WHAT THE EXERCISE ASKS:
Using the entries below, give the count of lines that hold "placement". Say nothing besides the number.

Dataset entries:

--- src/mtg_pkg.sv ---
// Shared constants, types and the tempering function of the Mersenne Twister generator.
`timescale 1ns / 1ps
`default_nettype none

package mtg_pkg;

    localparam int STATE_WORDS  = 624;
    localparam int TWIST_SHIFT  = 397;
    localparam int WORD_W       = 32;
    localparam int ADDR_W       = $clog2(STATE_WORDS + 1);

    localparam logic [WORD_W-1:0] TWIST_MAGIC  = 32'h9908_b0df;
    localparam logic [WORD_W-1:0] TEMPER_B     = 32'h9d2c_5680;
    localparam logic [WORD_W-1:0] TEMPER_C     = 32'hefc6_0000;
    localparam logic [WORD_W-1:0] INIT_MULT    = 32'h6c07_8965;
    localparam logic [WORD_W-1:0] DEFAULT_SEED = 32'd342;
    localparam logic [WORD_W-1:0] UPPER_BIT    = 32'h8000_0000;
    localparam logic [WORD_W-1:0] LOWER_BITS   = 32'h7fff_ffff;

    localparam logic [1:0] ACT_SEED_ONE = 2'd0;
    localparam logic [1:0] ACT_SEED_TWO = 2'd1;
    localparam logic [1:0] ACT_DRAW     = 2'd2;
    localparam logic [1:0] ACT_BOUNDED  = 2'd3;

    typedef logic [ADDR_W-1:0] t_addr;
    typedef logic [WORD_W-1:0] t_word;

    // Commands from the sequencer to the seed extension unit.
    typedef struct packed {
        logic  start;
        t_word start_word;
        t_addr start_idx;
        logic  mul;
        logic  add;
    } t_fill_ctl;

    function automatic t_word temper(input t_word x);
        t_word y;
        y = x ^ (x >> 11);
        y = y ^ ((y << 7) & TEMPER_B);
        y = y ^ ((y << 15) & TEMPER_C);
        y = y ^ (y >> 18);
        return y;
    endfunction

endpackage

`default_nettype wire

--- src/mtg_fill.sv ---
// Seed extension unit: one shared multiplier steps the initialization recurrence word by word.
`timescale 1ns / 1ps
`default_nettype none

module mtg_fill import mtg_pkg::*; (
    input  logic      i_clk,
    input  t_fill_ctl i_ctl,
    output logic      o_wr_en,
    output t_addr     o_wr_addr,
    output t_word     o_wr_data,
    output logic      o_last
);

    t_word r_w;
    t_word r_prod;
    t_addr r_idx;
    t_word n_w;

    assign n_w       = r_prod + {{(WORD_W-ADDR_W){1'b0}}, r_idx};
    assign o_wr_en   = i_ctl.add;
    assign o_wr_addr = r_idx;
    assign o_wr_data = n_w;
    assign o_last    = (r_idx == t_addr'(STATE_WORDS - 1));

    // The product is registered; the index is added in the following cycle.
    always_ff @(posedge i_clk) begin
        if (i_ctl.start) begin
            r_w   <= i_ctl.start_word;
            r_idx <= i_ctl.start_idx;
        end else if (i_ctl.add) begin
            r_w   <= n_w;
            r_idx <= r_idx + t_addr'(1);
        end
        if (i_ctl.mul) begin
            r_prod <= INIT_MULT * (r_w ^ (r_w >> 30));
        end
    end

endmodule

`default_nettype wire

* * *

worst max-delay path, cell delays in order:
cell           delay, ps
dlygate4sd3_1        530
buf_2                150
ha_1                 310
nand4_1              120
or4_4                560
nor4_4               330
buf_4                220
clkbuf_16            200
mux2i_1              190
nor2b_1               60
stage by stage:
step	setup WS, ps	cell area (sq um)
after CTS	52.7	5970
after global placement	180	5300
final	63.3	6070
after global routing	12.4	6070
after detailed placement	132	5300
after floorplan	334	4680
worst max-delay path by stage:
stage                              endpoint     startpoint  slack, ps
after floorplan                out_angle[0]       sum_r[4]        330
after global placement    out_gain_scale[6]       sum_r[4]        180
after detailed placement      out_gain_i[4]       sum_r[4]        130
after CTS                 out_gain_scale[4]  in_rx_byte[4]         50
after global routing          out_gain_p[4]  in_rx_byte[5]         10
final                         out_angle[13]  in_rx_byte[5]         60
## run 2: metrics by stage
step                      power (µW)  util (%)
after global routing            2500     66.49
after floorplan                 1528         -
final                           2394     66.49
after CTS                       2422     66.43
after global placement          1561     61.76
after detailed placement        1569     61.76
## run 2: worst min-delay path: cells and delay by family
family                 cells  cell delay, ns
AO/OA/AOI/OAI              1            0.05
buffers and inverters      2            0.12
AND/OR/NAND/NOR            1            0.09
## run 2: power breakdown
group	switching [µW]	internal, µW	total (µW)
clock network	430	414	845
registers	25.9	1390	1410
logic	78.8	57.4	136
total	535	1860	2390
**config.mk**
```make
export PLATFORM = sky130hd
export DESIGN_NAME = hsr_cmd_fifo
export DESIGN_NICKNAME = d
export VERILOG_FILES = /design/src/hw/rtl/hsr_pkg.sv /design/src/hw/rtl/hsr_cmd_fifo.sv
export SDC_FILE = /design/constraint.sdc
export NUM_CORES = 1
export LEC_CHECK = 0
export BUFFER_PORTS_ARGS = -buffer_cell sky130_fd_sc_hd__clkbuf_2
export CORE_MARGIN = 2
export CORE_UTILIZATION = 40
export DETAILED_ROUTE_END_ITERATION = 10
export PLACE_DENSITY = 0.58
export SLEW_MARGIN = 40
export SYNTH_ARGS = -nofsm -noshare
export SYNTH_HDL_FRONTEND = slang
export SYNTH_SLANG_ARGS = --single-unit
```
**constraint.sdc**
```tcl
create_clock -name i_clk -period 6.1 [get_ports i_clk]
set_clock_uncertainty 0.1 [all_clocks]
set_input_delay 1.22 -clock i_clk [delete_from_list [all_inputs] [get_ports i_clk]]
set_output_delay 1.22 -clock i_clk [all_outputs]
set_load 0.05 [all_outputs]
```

RESULT BELOW:
6